Through his long tenure as prime minister, Nehru served simultaneously as foreign minister of the government of India. This was natural, for among the Congress leadership he alone had a genuinely internationalist perspective. Gandhi had been universal is tin outlook but had hardly travelled abroad. The other Congress leaders, such as Vallabhbhai Patel, were determinedly inward-looking. Nehru, on the other hand, ‘had always been fascinated by world trends and movements’.2
Through the inter-war period Nehru remained a close observer of and occasional participant in European debates. In 1927 he visited Soviet Russia, and in the next decade travelled widely over the Continent. In the 1930s he played an active part in mobilizing support for the Republican cause in Spain. He became a pillar of the progressive left, speaking often on public platforms in England and France. His name and fame in this regard were aided by the publication and commercial success of his autobiography, which appeared in London in 1936.3
Representative of Nehru’s ideas is a speech he delivered on ‘Peace and Empire’ at Friends House, Euston, in July 1938. This began by speaking of ‘fascist aggression but went on to see fascism as merely another variant of imperialism.
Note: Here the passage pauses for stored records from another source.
File: config.mk
export PLATFORM = sky130hd
export DESIGN_NAME = telemetry_frame_builder_crc16
export DESIGN_NICKNAME = d
export VERILOG_FILES = /design/src/hw/rtl/tfb_pkg.sv /design/src/hw/rtl/telemetry_frame_builder_crc16.sv
export VERILOG_INCLUDE_DIRS = /design/src /design/src/hw/rtl
export SDC_FILE = /design/constraint.sdc
export NUM_CORES = 1
export LEC_CHECK = 0
export BUFFER_PORTS_ARGS = -buffer_cell sky130_fd_sc_hd__buf_4
export CAP_MARGIN = 20
export CORE_MARGIN = 8
export CORE_UTILIZATION = 50
export DETAILED_ROUTE_END_ITERATION = 7
export GPL_TIMING_DRIVEN = 1
export PLACE_DENSITY_LB_ADDON = 0.25
export REMOVE_ABC_BUFFERS = 1
export SYNTH_ARGS = -nofsm -noshare
export SYNTH_HDL_FRONTEND = slang
export SYNTH_SLANG_ARGS = --single-unit
File: constraint.sdc
create_clock -name clk_i -period 5.3 [get_ports clk_i]
set_clock_uncertainty 0.1 [all_clocks]
set_input_delay 0.795 -clock clk_i [delete_from_list [all_inputs] [get_ports clk_i]]
set_output_delay 0.795 -clock clk_i [all_outputs]
set_load 0.02 [all_outputs]
File: src/hw/rtl/telemetry_frame_builder_crc16_defines.svh
// ---------------------------------------------------------------------------
// Telemetry frame builder assertion macros
// Concurrent assertion wrappers on clk_i, with and without a reset guard.
// ---------------------------------------------------------------------------
`ifndef TELEMETRY_FRAME_BUILDER_CRC16_DEFINES_SVH
`define TELEMETRY_FRAME_BUILDER_CRC16_DEFINES_SVH

`ifndef SYNTH
// Checked only while rst_ni is high.
`define TFB_ASSERT(lbl, prop, msg) \
  lbl: assert property (@(posedge clk_i) disable iff (!rst_ni) (prop)) else $error(msg);
// Checked at every edge, reset included.
`define TFB_ASSERT_ALWAYS(lbl, prop, msg) \
  lbl: assert property (@(posedge clk_i) (prop)) else $error(msg);
`else
`define TFB_ASSERT(lbl, prop, msg)
`define TFB_ASSERT_ALWAYS(lbl, prop, msg)
`endif

`endif

File: src/hw/rtl/tfb_pkg.sv
// ---------------------------------------------------------------------------
// Telemetry frame builder package
// Beat types, sequencer steps and the CRC-16/CCITT-FALSE byte update.
// ---------------------------------------------------------------------------
`default_nettype none

package tfb_pkg;

  localparam logic [15:0] CRC_INIT    = 16'hFFFF;
  localparam logic [15:0] CRC_POLY    = 16'h1021;
  localparam logic [7:0]  NEWLINE     = 8'h0A;
  localparam logic [7:0]  MAGIC_RESET = 8'd235;

  typedef struct packed {
    logic              operation;
    logic [1:0]        tracker_type;
    logic [7:0]        tracker_number;
    logic [5:0]        app_id;
    logic [7:0]        payload_length;
    logic signed [7:0] link_rssi;
    logic signed [7:0] link_snr;
    logic [7:0]        payload_byte;
  } tfb_in_t;

  typedef struct packed {
    logic [7:0] out_byte;
    logic       last_of_run;
    logic       end_of_frame;
  } tfb_out_t;

  // Operation codes of an input beat.
  localparam logic OP_START   = 1'b0;
  localparam logic OP_PAYLOAD = 1'b1;

  // Which byte of the frame the sequencer emits next.
  typedef enum logic [3:0] {
    ST_HDR_MAGIC,
    ST_HDR_ID_LO,
    ST_HDR_ID_HI,
    ST_HDR_LEN,
    ST_PAYLOAD,
    ST_TAIL_RSSI,
    ST_TAIL_SNR,
    ST_TAIL_CRC_LO,
    ST_TAIL_CRC_HI,
    ST_TAIL_NEWLINE
  } tfb_step_e;

  // MSB-first CRC update over one byte: eight shift/xor steps on 16 bits.
  function automatic logic [15:0] crc16_feed(input logic [15:0] crc, input logic [7:0] b);
    logic [15:0] c;
    c = crc ^ {b, 8'h00};
    for (int k = 0; k < 8; k++) begin
      if (c[15]) begin
        c = {c[14:0], 1'b0} ^ CRC_POLY;
      end else begin
        c = {c[14:0], 1'b0};
      end
    end
    return c;
  endfunction

endpackage

`default_nettype wire

File: src/hw/rtl/telemetry_frame_builder_crc16.sv
// ---------------------------------------------------------------------------
// Telemetry frame builder with CRC-16 trailer
// Turns a start beat and a stream of payload beats into one framed byte
// stream: header, payload, RSSI, SNR, CRC-16/CCITT-FALSE and a newline.
// ---------------------------------------------------------------------------
// Path: an input beat is held in the input register, and each of its bytes
// then passes through the output register on its way out.
// Throughput: one byte leaves per cycle from a single-byte sequencer while
// the output is not stalled. A payload beat gives one byte, a start beat four
// (nine with an empty payload), the payload beat that ends a frame six, a dropped beat none.
// Reset: asynchronous, active low; no frame open, CRC at 0xFFFF, magic 235.
`default_nettype none

`include "telemetry_frame_builder_crc16_defines.svh"

module telemetry_frame_builder_crc16 #(
  parameter int unsigned MAX_PAYLOAD = 253
) (
  input  wire              clk_i,
  input  wire              rst_ni,
  // Configuration: the magic byte register.
  input  wire              cfg_we_i,
  input  wire [7:0]        cfg_wdata_i,
  // Input beats.
  input  wire              in_valid_i,
  output logic             in_stall_o,
  input  tfb_pkg::tfb_in_t in_data_i,
  // Output beats, one frame byte each.
  output logic              out_valid_o,
  input  wire               out_stall_i,
  output tfb_pkg::tfb_out_t out_data_o
);
  import tfb_pkg::*;

  localparam logic [7:0] MaxLen = 8'(MAX_PAYLOAD);

  // Configuration register.
  logic [7:0] magic_q, magic_d;

  // Input register: the beat that the sequencer is working on, and which
  // byte of its run comes next.
  logic      item_valid_q, item_valid_d;
  tfb_in_t   item_q, item_d;
  tfb_step_e step_q, step_d;

  // Frame state carried from one beat to the next.
  logic [15:0] crc_q, crc_d;
  logic [7:0]  crc_hi_q, crc_hi_d;
  logic [7:0]  bytes_left_q, bytes_left_d;
  logic [7:0]  held_rssi_q, held_rssi_d;
  logic [7:0]  held_snr_q, held_snr_d;
  logic        frame_open_q, frame_open_d;

  // Output register.
  logic     out_valid_q, out_valid_d;
  tfb_out_t out_q, out_d;

  logic        in_accept;
  logic        drop;
  logic        can_load;
  logic        fire;
  logic        run_last;
  logic        item_done;
  logic [7:0]  sel_byte;
  logic        sel_eof;
  logic [15:0] crc_base;
  logic [7:0]  clamped_len;
  logic [15:0] mission_id;
  tfb_step_e   step_next;

  // The mission id packs type, number and application id into 16 bits.
  assign mission_id  = {item_q.tracker_type, item_q.tracker_number, item_q.app_id};
  assign clamped_len = (item_q.payload_length > MaxLen) ? MaxLen : item_q.payload_length;

  // A payload beat with no frame open, or after the announced count is met,
  // leaves without producing any byte and does not wait on the output side.
  assign drop = item_valid_q && (step_q == ST_PAYLOAD) &&
                (!frame_open_q || (bytes_left_q == 8'd0));

  // The output register takes a new byte when it is empty or being drained.
  assign can_load = !out_valid_q || !out_stall_i;
  assign fire     = item_valid_q && !drop && can_load;

  // The input register frees up in the same cycle as the beat's last byte
  // moves out, so payload beats stream through one per cycle while the output is not stalled.
  assign item_done  = drop || (fire && run_last);
  assign in_stall_o = item_valid_q && !item_done;
  assign in_accept  = in_valid_i && !in_stall_o;

  // Byte selection for the current step. The CRC restarts at the magic byte.
  always_comb begin
    sel_byte  = 8'h00;
    sel_eof   = 1'b0;
    run_last  = 1'b0;
    step_next = step_q;
    unique case (step_q)
      ST_HDR_MAGIC: begin
        sel_byte  = magic_q;
        step_next = ST_HDR_ID_LO;
      end
      ST_HDR_ID_LO: begin
        sel_byte  = mission_id[7:0];
        step_next = ST_HDR_ID_HI;
      end
      ST_HDR_ID_HI: begin
        sel_byte  = mission_id[15:8];
        step_next = ST_HDR_LEN;
      end
      ST_HDR_LEN: begin
        sel_byte = clamped_len + 8'd2;
        // An empty payload goes straight on to the tail.
        if (clamped_len == 8'd0) begin
          step_next = ST_TAIL_RSSI;
        end else begin
          run_last = 1'b1;
        end
      end
      ST_PAYLOAD: begin
        sel_byte = item_q.payload_byte;
        if (bytes_left_q == 8'd1) begin
          step_next = ST_TAIL_RSSI;
        end else begin
          run_last = 1'b1;
        end
      end
      ST_TAIL_RSSI: begin
        sel_byte  = held_rssi_q;
        step_next = ST_TAIL_SNR;
      end
      ST_TAIL_SNR: begin
        sel_byte  = held_snr_q;
        step_next = ST_TAIL_CRC_LO;
      end
      ST_TAIL_CRC_LO: begin
        sel_byte  = crc_q[7:0];
        step_next = ST_TAIL_CRC_HI;
      end
      ST_TAIL_CRC_HI: begin
        // The high byte is the one captured alongside the low byte, before
        // the low byte itself was folded into the running CRC.
        sel_byte  = crc_hi_q;
        step_next = ST_TAIL_NEWLINE;
      end
      ST_TAIL_NEWLINE: begin
        sel_byte = NEWLINE;
        sel_eof  = 1'b1;
        run_last = 1'b1;
      end
      default: begin
        sel_byte = 8'h00;
      end
    endcase
  end

  assign crc_base = (step_q == ST_HDR_MAGIC) ? CRC_INIT : crc_q;

  // Next-state logic for everything that the sequencer touches.
  always_comb begin
    magic_d      = magic_q;
    item_valid_d = item_valid_q;
    item_d       = item_q;
    step_d       = step_q;
    crc_d        = crc_q;
    crc_hi_d     = crc_hi_q;
    bytes_left_d = bytes_left_q;
    held_rssi_d  = held_rssi_q;
    held_snr_d   = held_snr_q;
    frame_open_d = frame_open_q;
    out_valid_d  = out_valid_q;
    out_d        = out_q;

    if (cfg_we_i) begin
      magic_d = cfg_wdata_i;
    end

    if (out_valid_q && !out_stall_i) begin
      out_valid_d = 1'b0;
    end

    if (fire) begin
      out_valid_d        = 1'b1;
      out_d.out_byte     = sel_byte;
      out_d.last_of_run  = run_last;
      out_d.end_of_frame = sel_eof;
      crc_d              = crc16_feed(crc_base, sel_byte);
      step_d             = step_next;

      unique case (step_q)
        ST_HDR_MAGIC: begin
          // A start beat opens a frame, abandoning any frame left open.
          held_rssi_d  = item_q.link_rssi;
          held_snr_d   = item_q.link_snr;
          bytes_left_d = clamped_len;
          frame_open_d = 1'b1;
        end
        ST_PAYLOAD: begin
          bytes_left_d = bytes_left_q - 8'd1;
        end
        ST_TAIL_CRC_LO: begin
          crc_hi_d = crc_q[15:8];
        end
        ST_TAIL_NEWLINE: begin
          frame_open_d = 1'b0;
          bytes_left_d = 8'd0;
        end
        default: begin
          crc_hi_d = crc_hi_q;
        end
      endcase
    end

    if (item_done) begin
      item_valid_d = 1'b0;
    end

    if (in_accept) begin
      item_valid_d = 1'b1;
      item_d       = in_data_i;
      step_d       = (in_data_i.operation == OP_PAYLOAD) ? ST_PAYLOAD : ST_HDR_MAGIC;
    end
  end

  // Control and frame state.
  always_ff @(posedge clk_i or negedge rst_ni) begin
    if (!rst_ni) begin
      magic_q      <= MAGIC_RESET;
      item_valid_q <= 1'b0;
      step_q       <= ST_HDR_MAGIC;
      crc_q        <= CRC_INIT;
      bytes_left_q <= 8'd0;
      held_rssi_q  <= 8'd0;
      held_snr_q   <= 8'd0;
      frame_open_q <= 1'b0;
      out_valid_q  <= 1'b0;
    end else begin
      magic_q      <= magic_d;
      item_valid_q <= item_valid_d;
      step_q       <= step_d;
      crc_q        <= crc_d;
      bytes_left_q <= bytes_left_d;
      held_rssi_q  <= held_rssi_d;
      held_snr_q   <= held_snr_d;
      frame_open_q <= frame_open_d;
      out_valid_q  <= out_valid_d;
    end
  end

  // Payload registers.
  always_ff @(posedge clk_i) begin
    item_q   <= item_d;
    crc_hi_q <= crc_hi_d;
    out_q    <= out_d;
  end

  assign out_valid_o = out_valid_q;
  assign out_data_o  = out_q;

  // The newline byte always closes the run of the beat that caused it.
  `TFB_ASSERT(a_eof_is_last, out_valid_q && out_q.end_of_frame |-> out_q.last_of_run, "end of frame without last of run")
  // Emitting the newline closes the frame.
  `TFB_ASSERT(a_tail_closes, fire && (step_q == ST_TAIL_NEWLINE) |=> !frame_open_q, "frame still open after newline")
  // The remaining count never exceeds the clamp limit.
  `TFB_ASSERT(a_left_bounded, bytes_left_q <= MaxLen, "bytes_left above limit")
  // A payload beat never walks through the header steps.
  `TFB_ASSERT(a_payload_no_header, item_valid_q && (item_q.operation == OP_PAYLOAD) |-> (step_q != ST_HDR_MAGIC) && (step_q != ST_HDR_ID_LO) && (step_q != ST_HDR_ID_HI) && (step_q != ST_HDR_LEN), "payload beat in header step")
  // Nothing is dropped while a frame still expects payload bytes.
  `TFB_ASSERT(a_no_bad_drop, drop |-> !frame_open_q || (bytes_left_q == 8'd0), "payload beat dropped inside open frame")

endmodule

`default_nettype wire

## After elaboration in Yosys (flattened, before gate mapping)

Cells that the tools add are included.
Widths: inputs -> output; s select.

| storage, ports and cells | value |
|---|---|
| bits in registers | 121 |
| output and inout bits | 12 |
| word-level logic and storage cells | 109 |

| operators by class | value |
|---|---|
| $add $sub $neg | 2 |
| magnitude comparators | 1 |
| eq/ne operators | 12 |
| mux-type cells | 34 |
| bitwise operators | 9 |
| reductions and logical operators | 31 |

Operator list:

| operator | count |
|---|---|
| $mux 16 | 8 |
| $mux 13 | 8 |
| $pmux 8 s10 | 1 |
| $pmux 4 s9 | 1 |
| $not 3->3 | 8 |
| $pmux 8 s3 | 1 |
| $eq 4x3->1 const B | 4 |
| $logic_not 8->1 | 2 |
| $mux 4 | 4 |
| $xor 16x16->16 | 1 |
| $reduce_bool 10->1 | 1 |
| $add 8x2->8 const B | 1 |
| $eq 4x2->1 const B | 2 |
| $eq 4x4->1 const B | 2 |
| $eq 8x1->1 const B | 1 |
| $gt 8x8->1 const B | 1 |
| $logic_and 1x1->1 | 8 |
| $mux 8 | 1 |
| $reduce_and 2->1 | 4 |
| $reduce_bool 2->1 | 4 |
| $sub 8x1->8 const B | 1 |
| $mux 1 | 7 |
| $logic_not 1->1 | 6 |
| $eq 4x1->1 const B | 1 |
| 9 further kinds | 11 |

## Depth between registers and ports, before layout

Gate-level depths: netlist of the first run.

| depth | value |
|---|---|
| depth after elaboration | 28 |
| mapped depth | 12 |
| gate-level depth less buffers | 11 |

## Worst setup path after synthesis of the first run

Ideal clock, no wire load.

| timing | value |
|---|---|
| kind | reg2reg |
| from | reg step_q[1] |
| to | reg step_q[2] |
| setup time | 0.128 ns |
| data arrival time | 3.462 ns |
| data required time | 5.072 ns |
| path slack | 1.611 ns |
| stages on the path, launching flop included | 10 |
| path buffers | 2 |
| clock period less this slack | 3.689 ns |
| cell sequence | dfrtp_1 -> buf_6 -> or4b_1 -> a31oi_1 -> a21oi_1 -> o21ai_1 -> a21o_1 -> and2_1 -> clkbuf_1 -> mux2_2 |

| between the ends | value |
|---|---|
| elaborated cells between the ends (all ways) | 30 |

RTL lines:

| what | line | RTL |
|---|---|---|
| start, declared | telemetry_frame_builder_crc16.sv:44 | `tfb_step_e step_q, step_d;` |
| start signal, assigned | telemetry_frame_builder_crc16.sv:238 | `step_q <= step_d;` |
| $eq 4x4->1, or another cell as far along | telemetry_frame_builder_crc16.sv:96 | `unique case (step_q)` |
| $pmux 1 s3 * | telemetry_frame_builder_crc16.sv:96 |  |
| named net run_last | telemetry_frame_builder_crc16.sv:62 | `logic run_last;` |
| $logic_and 1x1->1 * | telemetry_frame_builder_crc16.sv:86 | `assign item_done = drop \|\| (fire && run_last);` |
| $logic_or 1x1->1 * | telemetry_frame_builder_crc16.sv:86 |  |
| $logic_not 1->1 * | telemetry_frame_builder_crc16.sv:87 | `assign in_stall_o = item_valid_q && !item_done;` |
| $logic_and 1x1->1 * | telemetry_frame_builder_crc16.sv:87 |  |
| $logic_not 1->1 * | telemetry_frame_builder_crc16.sv:88 | `assign in_accept = in_valid_i && !in_stall_o;` |
| $logic_and 1x1->1 * | telemetry_frame_builder_crc16.sv:88 |  |
| named net in_accept | telemetry_frame_builder_crc16.sv:58 | `logic in_accept;` |
| $reduce_bool 10->1 (no source line), or another cell as far along | -- |  |
| $reduce_and 4->1 (no source line) | -- |  |

Mark *: on every way through the listed nets, which the timed path passes. The rest lies on a longest branch. The select of a mux whose other input is x is not followed.
A chain may end at the register's enable or synchronous reset.

## Worst setup path after layout of the first run

| timing | value |
|---|---|
| from | reg step_q[3] |
| to | reg bytes_left_q[3] |

| between the ends | value |
|---|---|
| longest elaborated chain between the ends | 7 |
| elaborated cells between the ends (all ways) | 11 |

RTL lines:

| what | line | RTL |
|---|---|---|
| $eq 4x3->1 | telemetry_frame_builder_crc16.sv:77, telemetry_frame_builder_crc16.sv:188 |  |
| $logic_and 1x1->1 (2 in a row) | telemetry_frame_builder_crc16.sv:77 | `assign drop = item_valid_q && (step_q == ST_PAYLOAD) &&` |
| $logic_not 1->1 | telemetry_frame_builder_crc16.sv:82 | `assign fire = item_valid_q && !drop && can_load;` |
| $logic_and 1x1->1 (2 in a row) | telemetry_frame_builder_crc16.sv:82 |  |
| $reduce_and 2->1 (no source line) | -- |  |
| end signal, assigned | telemetry_frame_builder_crc16.sv:240 | `bytes_left_q <= bytes_left_d;` |
| end, declared | telemetry_frame_builder_crc16.sv:49 | `logic [7:0] bytes_left_q, bytes_left_d;` |

Several ways; a longest one is shown, not always the timed one.

==> results of run 1 <==
routing by layer:
| layer | vias to the layer above | part of all wire |
|---|---|---|
| met5 | - | 0 |
| met4 | 0 | 0.022 |
| met3 | 20 | 0.058 |
| met2 | 134 | 0.48 |
| met1 | 1911 | 0.44 |
| li1 | 1826 | - |
worst max-delay path by stage:
stage / from / endpoint / cells after the start
after floorplan: step_q[1] / step_q[2] / 6
after global placement: step_q[3] / item_q[28] / 7
after detailed placement: step_q[3] / item_q[31] / 7
after CTS: step_q[3] / item_q[27] / 7
after global routing: step_q[3] / bytes_left_q[6] / 8
final: step_q[3] / bytes_left_q[3] / 8
final cells by class:
type | count | area, sq um
timing repair buffer | 82 | 616
clock inverter | 14 | 148
fill | 881 | 4440
sequential | 121 | 3390
multi-input combinational | 299 | 2230
clock buffer | 18 | 429
tap | 143 | 179
inverter | 10 | 37.5
critical path, cell delays in order (launching register included):
cell and delay, ns:
sky130_fd_sc_hd__dfrtp_1 1.03, sky130_fd_sc_hd__or4b_1 0.49, sky130_fd_sc_hd__o21ai_1 0.19, sky130_fd_sc_hd__nand2b_1 0.18, sky130_fd_sc_hd__buf_4 0.21, sky130_fd_sc_hd__inv_1 0.49
sky130_fd_sc_hd__nand3_1 0.54, sky130_fd_sc_hd__o21ai_0 0.31, sky130_fd_sc_hd__o21ai_0 0.12
power breakdown:
| part | switching (mW) | internal, mW |
|---|---|---|
| sequential | 0.236 | 1.48 |
| clock | 0.417 | 0.692 |
| combinational | 1.35 | 1.18 |
| total | 2.00 | 3.35 |
flip-flops by register name, indices dropped and copies added, names as in the netlist:
register      cells
item_q           48
crc_q            16
out_data_o       10
bytes_left_q      8
crc_hi_q          8
held_rssi_q       8
held_snr_q        8
magic_q           8
step_q            4
frame_open_q      1
item_valid_q      1
out_valid_o       1
logic make-up after synthesis:
logic type	synth area share
buffers and inverters	0.0447
DFF	0.576
and+or+nand+nor	0.124
muxes	0.0855
AOI/OAI and AO/OA	0.0953
adders and majority gates	0.00851
xor gates and xnor gates	0.0664
per-stage QoR:
step / util / power, mW / instances
2_1_floorplan: - / 3.59 / 430
3_3_place_gp: 0.563 / 4.18 / 655
3_5_place_dp: 0.563 / 4.26 / 655
4_1_cts: 0.613 / 5.39 / 687
5_1_grt: 0.613 / 5.67 / 687
6_report: 0.613 / 5.35 / 687
cell usage in the layout (no fill, tap or decap), types with 4 or more instances in the layout:
| cell type | n |
|---|---|
| sky130_fd_sc_hd__buf_4 | 82 |
| sky130_fd_sc_hd__edfxtp_1 | 66 |
| sky130_fd_sc_hd__nor2_1 | 35 |
| sky130_fd_sc_hd__dfrtp_1 | 33 |
| sky130_fd_sc_hd__nand2_1 | 31 |
| sky130_fd_sc_hd__mux2_2 | 29 |
| sky130_fd_sc_hd__o21ai_0 | 26 |
| sky130_fd_sc_hd__dfstp_2 | 22 |
| sky130_fd_sc_hd__clkbuf_16 | 17 |
| sky130_fd_sc_hd__mux2i_1 | 15 |
| sky130_fd_sc_hd__a21oi_1 | 13 |
| sky130_fd_sc_hd__xor2_1 | 13 |
| sky130_fd_sc_hd__xnor2_1 | 12 |
| sky130_fd_sc_hd__nor3_1 | 10 |
| sky130_fd_sc_hd__inv_1 | 10 |
| sky130_fd_sc_hd__a31oi_1 | 9 |
| sky130_fd_sc_hd__o21ai_1 | 8 |
| sky130_fd_sc_hd__nand3b_1 | 7 |
| sky130_fd_sc_hd__nand3_1 | 5 |
| sky130_fd_sc_hd__and3_1 | 5 |
| sky130_fd_sc_hd__clkinv_4 | 5 |
| sky130_fd_sc_hd__nand2b_1 | 4 |
| sky130_fd_sc_hd__nor3b_1 | 4 |
| sky130_fd_sc_hd__o22ai_1 | 4 |
| sky130_fd_sc_hd__nor4_1 | 4 |
| sky130_fd_sc_hd__xnor3_1 | 4 |
| sky130_fd_sc_hd__ha_1 | 4 |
In Britain the tendency was to distinguish between the two. But in Nehru’s mind there was little doubt that those who ‘sought complete freedom for all the subject peoples of the world’ had to oppose both fascism and imperialism.
The crisis of the times, said Nehru, had promoted a ‘growing solidarity of the various peoples’ and a ‘feeling of international fellowship and comradeship’. His own talk ranged widely around the hot spots of the world. He spoke of Spain, of Abyssinia, of China, of Palestine, and most sensitively, of Africa. The ‘people of Africa deserve our special consideration’, he pointed out, for ‘probably no other people in the world have suffered so much, and have been exploited so much’.4
In the late summer of 1939 Nehru planned a trip to India’s great Asian neighbour, China. He had been in friendly correspondence with Chiang Kai-shek, for, as he told a colleague, ‘more and more I think of India and China pulling together in the future’. He hoped to go by air to Chungking, spend three weeks travelling in the hinterland and to return home via the Burma Road. Sadly, the war in Europe put paid to the tour.5
Nehru was jailed for his part in the Quit India movement of 1942. When he was released in July 1945 his energies were devoted to the endgames of empire. But after it became clear that India would soon be free, his thoughts turned once more to foreign affairs. In a radio broadcast of September 1946 he singled out the United States, the Soviet Union and China as the three countries most relevant to India’s future. The next year he spoke in the Constituent Assembly on how India would be friends with both the US and the USSR, rather than become camp followers of one power ‘in the hope that some crumbs might fall from their table’. As he put it, ‘we lead ourself’.6
An early articulation of what came to be known as ‘non-alignment’ is contained in a letter written by Nehru to K. P. S. Menon in January 1947, as the latter prepared to take up his assignment as India’s first ambassador to China:
Our general policy is to avoid entanglement in power politics and not to join any group of powers as against any other group. The two leading groups today are the Russian bloc and the Anglo-American bloc. We must be friendly to both and yet not join either. Both America and Russia areextraordinarily suspicious of each other as well as of other countries. This makes our path difficult and we may well be suspected by each of leaning towards the other. This cannot be helped.7
Nehru saw Indian independence as part of a wider Asian resurgence. Past centuries might have belonged to Europe, or to the white racesin general, but it was now time for non-white and previously subordinated peoples to come into their own.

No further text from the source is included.